◆ **Task to complete**
For the records below, output each line exactly as it appears, from the first through the line with "# buffer cell, and".

(Collected data entries)
◆ ◆ ◆ ◆ ◆ ◆ ◆
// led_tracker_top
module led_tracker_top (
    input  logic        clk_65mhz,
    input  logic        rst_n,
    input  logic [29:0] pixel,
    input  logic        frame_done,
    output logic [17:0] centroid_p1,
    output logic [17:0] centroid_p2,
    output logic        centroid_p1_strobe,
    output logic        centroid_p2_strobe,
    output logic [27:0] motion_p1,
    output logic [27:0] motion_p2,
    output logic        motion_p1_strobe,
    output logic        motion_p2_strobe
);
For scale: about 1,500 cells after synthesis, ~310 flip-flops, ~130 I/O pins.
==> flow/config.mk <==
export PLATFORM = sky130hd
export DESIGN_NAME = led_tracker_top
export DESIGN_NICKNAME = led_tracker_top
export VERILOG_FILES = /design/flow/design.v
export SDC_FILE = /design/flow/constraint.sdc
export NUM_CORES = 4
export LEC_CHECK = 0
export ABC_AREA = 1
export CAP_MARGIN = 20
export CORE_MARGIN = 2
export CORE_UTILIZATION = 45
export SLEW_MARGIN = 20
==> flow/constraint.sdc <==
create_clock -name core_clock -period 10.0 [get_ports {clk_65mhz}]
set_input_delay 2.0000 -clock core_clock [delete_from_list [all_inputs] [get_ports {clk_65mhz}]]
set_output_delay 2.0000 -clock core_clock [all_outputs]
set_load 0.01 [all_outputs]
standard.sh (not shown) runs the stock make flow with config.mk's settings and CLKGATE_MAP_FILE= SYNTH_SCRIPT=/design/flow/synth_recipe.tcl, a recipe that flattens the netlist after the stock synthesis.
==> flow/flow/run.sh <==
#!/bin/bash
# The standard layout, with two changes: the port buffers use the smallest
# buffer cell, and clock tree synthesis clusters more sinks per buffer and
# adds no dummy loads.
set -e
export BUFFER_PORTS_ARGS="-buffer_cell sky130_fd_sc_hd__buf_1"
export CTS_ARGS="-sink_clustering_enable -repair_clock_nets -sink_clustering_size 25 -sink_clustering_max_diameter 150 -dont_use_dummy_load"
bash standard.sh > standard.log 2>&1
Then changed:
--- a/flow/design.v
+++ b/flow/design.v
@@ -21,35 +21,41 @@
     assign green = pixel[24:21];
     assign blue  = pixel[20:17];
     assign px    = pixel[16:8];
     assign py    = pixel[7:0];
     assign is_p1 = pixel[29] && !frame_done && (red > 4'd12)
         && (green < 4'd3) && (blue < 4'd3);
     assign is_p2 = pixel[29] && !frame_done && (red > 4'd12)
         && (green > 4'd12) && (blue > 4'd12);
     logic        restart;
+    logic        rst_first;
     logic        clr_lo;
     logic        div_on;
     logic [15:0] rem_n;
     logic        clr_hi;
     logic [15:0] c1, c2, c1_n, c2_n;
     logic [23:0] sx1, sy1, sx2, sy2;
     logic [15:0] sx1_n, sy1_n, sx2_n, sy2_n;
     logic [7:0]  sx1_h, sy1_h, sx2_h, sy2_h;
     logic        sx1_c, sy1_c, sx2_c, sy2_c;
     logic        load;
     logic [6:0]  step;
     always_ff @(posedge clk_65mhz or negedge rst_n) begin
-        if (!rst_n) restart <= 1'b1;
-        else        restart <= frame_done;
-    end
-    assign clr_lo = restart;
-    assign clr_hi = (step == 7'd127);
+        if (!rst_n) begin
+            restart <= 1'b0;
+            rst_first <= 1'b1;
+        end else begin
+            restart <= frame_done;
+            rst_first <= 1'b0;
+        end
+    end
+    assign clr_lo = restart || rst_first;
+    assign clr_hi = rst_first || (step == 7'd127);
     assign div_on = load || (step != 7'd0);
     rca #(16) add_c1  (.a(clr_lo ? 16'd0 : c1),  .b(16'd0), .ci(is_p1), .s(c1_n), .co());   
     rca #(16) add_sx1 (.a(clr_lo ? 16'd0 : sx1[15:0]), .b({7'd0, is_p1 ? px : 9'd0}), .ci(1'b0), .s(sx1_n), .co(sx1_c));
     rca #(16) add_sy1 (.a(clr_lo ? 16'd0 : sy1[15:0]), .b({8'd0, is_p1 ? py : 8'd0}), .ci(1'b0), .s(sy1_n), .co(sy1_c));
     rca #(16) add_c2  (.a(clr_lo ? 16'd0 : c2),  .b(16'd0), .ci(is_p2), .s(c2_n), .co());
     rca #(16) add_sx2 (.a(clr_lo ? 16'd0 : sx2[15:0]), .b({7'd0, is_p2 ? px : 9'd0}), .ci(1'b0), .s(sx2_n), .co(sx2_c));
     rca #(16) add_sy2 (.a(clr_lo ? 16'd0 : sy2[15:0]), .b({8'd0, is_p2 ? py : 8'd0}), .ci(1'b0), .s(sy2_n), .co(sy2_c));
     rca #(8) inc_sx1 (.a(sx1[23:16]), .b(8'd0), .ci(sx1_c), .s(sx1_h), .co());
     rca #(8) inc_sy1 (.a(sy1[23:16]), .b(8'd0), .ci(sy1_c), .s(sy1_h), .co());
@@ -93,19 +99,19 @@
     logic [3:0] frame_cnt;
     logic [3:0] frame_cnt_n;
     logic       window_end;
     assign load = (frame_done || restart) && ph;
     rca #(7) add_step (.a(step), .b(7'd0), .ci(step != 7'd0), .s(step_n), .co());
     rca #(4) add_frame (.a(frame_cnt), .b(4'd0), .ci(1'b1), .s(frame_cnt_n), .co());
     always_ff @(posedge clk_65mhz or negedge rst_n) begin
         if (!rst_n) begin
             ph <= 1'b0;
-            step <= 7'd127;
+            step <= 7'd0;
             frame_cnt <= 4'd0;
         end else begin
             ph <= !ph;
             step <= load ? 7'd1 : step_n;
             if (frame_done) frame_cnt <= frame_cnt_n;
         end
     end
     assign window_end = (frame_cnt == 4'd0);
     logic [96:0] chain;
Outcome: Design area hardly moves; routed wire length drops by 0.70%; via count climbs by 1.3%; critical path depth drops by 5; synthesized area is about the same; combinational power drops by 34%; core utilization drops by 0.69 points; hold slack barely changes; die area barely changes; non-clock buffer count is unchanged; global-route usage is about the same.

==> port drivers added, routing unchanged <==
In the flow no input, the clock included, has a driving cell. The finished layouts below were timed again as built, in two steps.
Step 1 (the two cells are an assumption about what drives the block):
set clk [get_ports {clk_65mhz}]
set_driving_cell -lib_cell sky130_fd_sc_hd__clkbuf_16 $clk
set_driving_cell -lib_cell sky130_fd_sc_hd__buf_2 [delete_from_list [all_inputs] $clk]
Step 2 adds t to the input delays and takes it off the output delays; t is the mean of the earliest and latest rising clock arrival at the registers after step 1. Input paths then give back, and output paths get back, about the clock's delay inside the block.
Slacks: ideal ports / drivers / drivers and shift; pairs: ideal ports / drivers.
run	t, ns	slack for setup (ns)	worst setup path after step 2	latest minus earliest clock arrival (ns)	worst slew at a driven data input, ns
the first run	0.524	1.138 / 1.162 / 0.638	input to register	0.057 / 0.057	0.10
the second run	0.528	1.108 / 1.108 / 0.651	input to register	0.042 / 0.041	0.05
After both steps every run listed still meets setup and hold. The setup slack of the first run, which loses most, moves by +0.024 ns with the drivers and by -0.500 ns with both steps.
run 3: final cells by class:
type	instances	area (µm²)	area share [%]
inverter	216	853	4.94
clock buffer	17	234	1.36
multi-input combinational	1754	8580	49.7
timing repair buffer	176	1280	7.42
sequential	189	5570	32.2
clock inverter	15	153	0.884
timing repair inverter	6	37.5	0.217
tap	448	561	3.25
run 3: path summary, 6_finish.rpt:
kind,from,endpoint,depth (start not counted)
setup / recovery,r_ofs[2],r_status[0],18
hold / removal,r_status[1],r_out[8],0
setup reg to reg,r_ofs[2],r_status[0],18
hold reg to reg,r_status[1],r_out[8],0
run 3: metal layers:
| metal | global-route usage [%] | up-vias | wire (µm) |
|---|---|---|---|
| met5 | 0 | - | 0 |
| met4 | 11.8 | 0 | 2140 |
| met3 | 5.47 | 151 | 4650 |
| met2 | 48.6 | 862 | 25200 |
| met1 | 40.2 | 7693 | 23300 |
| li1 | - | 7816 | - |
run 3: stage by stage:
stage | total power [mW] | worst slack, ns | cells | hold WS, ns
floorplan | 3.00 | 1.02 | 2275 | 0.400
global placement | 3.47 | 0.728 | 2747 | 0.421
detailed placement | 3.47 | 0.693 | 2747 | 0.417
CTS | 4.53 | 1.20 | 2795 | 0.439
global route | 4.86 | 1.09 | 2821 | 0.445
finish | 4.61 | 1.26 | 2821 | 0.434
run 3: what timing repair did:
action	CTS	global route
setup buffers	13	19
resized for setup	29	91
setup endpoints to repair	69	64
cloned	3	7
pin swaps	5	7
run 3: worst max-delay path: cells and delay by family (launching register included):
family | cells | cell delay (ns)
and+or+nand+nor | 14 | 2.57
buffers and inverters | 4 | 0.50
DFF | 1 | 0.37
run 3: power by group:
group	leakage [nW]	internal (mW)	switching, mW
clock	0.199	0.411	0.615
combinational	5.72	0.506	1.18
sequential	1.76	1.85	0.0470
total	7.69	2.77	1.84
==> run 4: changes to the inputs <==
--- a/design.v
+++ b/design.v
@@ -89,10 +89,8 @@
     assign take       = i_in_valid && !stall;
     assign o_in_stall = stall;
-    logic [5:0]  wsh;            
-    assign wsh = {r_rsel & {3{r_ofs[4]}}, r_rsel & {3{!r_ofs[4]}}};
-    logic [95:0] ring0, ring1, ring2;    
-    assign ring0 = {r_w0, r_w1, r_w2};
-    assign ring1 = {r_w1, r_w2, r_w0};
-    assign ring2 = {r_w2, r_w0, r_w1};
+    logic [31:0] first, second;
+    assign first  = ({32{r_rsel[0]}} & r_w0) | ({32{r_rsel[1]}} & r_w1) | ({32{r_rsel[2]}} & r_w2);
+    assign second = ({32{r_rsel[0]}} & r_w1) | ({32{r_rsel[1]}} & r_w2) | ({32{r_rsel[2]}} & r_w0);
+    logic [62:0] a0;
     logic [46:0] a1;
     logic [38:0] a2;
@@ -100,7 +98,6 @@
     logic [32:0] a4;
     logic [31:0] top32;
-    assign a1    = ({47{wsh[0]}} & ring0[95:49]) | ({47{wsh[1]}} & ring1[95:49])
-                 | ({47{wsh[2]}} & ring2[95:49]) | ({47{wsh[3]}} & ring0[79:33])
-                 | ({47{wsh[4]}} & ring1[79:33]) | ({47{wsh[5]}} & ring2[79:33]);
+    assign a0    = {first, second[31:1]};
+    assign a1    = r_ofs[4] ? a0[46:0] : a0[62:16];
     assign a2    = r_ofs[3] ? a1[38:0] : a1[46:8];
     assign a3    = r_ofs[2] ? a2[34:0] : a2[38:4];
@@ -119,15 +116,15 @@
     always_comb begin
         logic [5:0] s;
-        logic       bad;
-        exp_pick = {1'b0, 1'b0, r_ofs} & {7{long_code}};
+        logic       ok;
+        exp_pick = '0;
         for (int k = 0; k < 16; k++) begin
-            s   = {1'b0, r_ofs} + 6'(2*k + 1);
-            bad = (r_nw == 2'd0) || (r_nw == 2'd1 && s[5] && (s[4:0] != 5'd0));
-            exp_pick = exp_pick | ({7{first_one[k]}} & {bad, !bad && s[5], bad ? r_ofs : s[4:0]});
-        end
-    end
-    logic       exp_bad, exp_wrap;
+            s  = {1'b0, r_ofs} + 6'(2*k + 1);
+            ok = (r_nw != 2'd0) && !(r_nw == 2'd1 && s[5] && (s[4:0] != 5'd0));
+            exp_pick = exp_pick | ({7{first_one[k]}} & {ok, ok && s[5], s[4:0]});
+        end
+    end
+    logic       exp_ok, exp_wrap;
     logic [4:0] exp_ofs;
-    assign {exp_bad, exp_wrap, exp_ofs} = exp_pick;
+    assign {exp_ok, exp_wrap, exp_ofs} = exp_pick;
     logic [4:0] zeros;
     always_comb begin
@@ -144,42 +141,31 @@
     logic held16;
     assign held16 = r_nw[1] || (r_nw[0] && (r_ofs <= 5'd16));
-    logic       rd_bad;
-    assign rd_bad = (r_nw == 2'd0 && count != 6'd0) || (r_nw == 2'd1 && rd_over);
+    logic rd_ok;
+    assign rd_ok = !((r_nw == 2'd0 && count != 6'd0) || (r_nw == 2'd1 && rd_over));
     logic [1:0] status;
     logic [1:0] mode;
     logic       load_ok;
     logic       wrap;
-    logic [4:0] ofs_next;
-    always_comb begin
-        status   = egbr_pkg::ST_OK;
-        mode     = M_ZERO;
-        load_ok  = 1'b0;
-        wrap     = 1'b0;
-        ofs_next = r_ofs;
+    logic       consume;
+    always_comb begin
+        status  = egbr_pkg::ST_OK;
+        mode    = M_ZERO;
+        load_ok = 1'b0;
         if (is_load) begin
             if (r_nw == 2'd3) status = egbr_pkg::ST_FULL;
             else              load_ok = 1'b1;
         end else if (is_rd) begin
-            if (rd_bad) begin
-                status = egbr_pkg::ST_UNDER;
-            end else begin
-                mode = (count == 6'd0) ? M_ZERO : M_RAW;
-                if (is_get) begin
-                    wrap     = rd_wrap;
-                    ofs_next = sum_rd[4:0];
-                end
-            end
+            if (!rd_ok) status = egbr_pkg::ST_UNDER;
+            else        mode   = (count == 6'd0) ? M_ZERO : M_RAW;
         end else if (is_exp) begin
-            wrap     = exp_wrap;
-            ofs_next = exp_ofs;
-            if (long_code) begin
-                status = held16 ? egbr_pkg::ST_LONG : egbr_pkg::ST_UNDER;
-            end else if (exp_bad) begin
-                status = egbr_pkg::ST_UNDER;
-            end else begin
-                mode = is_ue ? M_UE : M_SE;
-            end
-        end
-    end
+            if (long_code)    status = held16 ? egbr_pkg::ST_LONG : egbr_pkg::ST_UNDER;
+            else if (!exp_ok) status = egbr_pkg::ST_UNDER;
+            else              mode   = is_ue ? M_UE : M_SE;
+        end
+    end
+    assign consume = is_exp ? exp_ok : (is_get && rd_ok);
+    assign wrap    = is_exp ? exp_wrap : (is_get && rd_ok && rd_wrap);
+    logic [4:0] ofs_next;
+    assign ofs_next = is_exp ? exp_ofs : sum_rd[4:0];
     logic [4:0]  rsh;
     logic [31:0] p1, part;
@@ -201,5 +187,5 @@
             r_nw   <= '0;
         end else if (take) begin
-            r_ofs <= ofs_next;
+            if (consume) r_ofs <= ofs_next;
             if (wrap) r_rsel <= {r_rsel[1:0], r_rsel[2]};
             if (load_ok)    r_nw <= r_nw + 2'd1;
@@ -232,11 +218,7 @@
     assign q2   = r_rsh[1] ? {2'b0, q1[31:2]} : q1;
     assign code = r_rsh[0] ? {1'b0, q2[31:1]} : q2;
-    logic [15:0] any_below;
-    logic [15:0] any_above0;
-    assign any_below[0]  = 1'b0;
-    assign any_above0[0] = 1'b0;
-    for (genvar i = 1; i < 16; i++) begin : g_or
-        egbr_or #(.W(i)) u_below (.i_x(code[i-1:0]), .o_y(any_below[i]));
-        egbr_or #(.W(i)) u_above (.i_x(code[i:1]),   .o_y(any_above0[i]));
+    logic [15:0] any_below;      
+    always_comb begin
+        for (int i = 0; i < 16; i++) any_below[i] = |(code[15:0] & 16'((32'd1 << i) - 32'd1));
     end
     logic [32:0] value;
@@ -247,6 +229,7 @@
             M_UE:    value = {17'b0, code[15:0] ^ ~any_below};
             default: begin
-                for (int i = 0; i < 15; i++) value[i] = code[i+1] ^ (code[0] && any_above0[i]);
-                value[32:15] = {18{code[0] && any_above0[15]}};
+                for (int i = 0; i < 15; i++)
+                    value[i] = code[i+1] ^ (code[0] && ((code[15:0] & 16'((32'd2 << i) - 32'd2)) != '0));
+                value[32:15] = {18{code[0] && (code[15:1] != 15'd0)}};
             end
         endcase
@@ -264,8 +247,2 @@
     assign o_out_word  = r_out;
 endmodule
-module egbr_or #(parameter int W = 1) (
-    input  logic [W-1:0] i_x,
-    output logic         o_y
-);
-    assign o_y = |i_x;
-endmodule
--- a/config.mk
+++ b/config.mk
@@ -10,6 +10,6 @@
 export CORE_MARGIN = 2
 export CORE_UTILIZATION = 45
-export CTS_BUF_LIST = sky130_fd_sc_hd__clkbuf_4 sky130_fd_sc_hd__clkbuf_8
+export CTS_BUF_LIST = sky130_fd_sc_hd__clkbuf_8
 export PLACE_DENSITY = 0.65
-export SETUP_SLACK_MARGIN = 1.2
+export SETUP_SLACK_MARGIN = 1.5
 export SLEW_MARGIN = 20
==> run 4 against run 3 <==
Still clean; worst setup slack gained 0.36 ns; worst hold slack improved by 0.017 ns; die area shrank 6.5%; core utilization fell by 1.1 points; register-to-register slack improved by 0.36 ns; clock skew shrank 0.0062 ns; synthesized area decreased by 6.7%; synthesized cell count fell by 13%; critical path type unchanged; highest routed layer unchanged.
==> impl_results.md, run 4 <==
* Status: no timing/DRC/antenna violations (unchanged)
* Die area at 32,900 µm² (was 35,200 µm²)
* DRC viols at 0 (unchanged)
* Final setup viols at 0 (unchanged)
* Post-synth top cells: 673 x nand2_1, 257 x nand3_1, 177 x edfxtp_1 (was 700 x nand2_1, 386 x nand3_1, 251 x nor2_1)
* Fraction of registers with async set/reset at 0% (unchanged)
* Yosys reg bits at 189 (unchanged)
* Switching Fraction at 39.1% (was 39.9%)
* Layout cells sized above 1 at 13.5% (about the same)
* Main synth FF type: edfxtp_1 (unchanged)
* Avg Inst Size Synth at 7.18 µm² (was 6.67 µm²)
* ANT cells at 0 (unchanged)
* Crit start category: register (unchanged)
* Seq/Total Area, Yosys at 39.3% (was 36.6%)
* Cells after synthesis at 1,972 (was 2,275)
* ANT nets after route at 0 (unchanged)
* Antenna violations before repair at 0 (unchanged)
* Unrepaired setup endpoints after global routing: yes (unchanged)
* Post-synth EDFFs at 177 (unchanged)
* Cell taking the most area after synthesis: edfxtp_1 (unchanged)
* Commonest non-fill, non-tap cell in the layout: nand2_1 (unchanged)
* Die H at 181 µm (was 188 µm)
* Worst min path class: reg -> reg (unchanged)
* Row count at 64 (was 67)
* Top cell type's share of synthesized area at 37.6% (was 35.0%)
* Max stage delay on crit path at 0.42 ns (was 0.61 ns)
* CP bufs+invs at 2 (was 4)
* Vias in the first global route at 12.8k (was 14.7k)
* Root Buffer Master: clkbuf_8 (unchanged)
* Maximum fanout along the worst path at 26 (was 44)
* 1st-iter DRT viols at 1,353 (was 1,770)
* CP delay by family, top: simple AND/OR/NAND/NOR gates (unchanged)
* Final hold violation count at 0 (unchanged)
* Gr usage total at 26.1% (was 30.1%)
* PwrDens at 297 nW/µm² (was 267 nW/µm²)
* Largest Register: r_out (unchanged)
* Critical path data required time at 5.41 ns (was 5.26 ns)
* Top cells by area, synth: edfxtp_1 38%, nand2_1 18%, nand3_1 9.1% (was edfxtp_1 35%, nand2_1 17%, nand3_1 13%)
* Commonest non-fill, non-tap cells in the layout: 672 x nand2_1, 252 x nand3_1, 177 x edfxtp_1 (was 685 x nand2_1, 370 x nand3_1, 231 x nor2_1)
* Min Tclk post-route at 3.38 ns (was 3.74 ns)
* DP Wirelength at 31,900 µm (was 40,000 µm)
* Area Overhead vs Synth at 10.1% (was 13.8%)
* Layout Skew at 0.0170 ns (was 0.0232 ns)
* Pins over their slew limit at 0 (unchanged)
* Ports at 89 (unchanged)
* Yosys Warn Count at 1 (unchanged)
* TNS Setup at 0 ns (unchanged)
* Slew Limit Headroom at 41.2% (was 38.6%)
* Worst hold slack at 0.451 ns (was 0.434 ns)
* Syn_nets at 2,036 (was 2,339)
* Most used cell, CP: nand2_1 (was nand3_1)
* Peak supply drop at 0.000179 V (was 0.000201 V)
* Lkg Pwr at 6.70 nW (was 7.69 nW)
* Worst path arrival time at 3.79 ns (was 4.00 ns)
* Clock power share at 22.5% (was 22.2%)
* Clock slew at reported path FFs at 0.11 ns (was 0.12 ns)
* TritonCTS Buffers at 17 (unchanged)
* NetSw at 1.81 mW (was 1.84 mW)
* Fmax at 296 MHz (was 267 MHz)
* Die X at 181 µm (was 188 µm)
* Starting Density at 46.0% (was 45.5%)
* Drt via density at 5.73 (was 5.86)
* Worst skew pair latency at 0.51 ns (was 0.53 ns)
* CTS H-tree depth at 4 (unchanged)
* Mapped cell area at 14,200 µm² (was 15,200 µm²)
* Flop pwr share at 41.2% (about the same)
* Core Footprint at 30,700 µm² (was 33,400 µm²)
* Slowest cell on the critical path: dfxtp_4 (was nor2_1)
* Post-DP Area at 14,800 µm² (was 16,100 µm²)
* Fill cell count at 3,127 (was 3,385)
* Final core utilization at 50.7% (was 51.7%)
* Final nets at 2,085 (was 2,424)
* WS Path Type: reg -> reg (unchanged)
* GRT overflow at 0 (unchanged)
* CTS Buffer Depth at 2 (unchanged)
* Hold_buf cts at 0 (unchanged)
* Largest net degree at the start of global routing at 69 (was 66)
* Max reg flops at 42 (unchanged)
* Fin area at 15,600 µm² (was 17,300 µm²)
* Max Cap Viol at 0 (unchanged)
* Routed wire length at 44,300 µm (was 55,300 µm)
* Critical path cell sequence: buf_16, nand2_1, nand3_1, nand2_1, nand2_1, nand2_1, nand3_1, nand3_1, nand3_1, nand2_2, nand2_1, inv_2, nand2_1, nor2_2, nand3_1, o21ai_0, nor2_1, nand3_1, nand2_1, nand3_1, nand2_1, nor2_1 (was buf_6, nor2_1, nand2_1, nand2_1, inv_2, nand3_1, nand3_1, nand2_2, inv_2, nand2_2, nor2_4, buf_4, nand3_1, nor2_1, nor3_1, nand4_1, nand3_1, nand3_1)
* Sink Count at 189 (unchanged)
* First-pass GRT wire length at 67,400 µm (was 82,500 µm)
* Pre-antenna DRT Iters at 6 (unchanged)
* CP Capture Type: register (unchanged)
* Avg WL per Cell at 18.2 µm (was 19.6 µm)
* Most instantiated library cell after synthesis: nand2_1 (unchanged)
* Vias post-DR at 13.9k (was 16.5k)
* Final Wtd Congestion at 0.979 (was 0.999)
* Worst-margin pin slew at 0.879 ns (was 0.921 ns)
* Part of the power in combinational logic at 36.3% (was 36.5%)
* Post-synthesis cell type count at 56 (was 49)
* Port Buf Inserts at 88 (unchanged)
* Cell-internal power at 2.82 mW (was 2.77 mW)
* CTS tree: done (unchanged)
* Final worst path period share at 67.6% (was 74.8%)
◆ ◆ ◆ ◆ ◆ ◆ ◆
◆ **Answer box**
// led_tracker_top
module led_tracker_top (
    input  logic        clk_65mhz,
    input  logic        rst_n,
    input  logic [29:0] pixel,
    input  logic        frame_done,
    output logic [17:0] centroid_p1,
    output logic [17:0] centroid_p2,
    output logic        centroid_p1_strobe,
    output logic        centroid_p2_strobe,
    output logic [27:0] motion_p1,
    output logic [27:0] motion_p2,
    output logic        motion_p1_strobe,
    output logic        motion_p2_strobe
);
For scale: about 1,500 cells after synthesis, ~310 flip-flops, ~130 I/O pins.
==> flow/config.mk <==
export PLATFORM = sky130hd
export DESIGN_NAME = led_tracker_top
export DESIGN_NICKNAME = led_tracker_top
export VERILOG_FILES = /design/flow/design.v
export SDC_FILE = /design/flow/constraint.sdc
export NUM_CORES = 4
export LEC_CHECK = 0
export ABC_AREA = 1
export CAP_MARGIN = 20
export CORE_MARGIN = 2
export CORE_UTILIZATION = 45
export SLEW_MARGIN = 20
==> flow/constraint.sdc <==
create_clock -name core_clock -period 10.0 [get_ports {clk_65mhz}]
set_input_delay 2.0000 -clock core_clock [delete_from_list [all_inputs] [get_ports {clk_65mhz}]]
set_output_delay 2.0000 -clock core_clock [all_outputs]
set_load 0.01 [all_outputs]
standard.sh (not shown) runs the stock make flow with config.mk's settings and CLKGATE_MAP_FILE= SYNTH_SCRIPT=/design/flow/synth_recipe.tcl, a recipe that flattens the netlist after the stock synthesis.
==> flow/flow/run.sh <==
#!/bin/bash
# The standard layout, with two changes: the port buffers use the smallest
# buffer cell, and clock tree synthesis clusters more sinks per buffer and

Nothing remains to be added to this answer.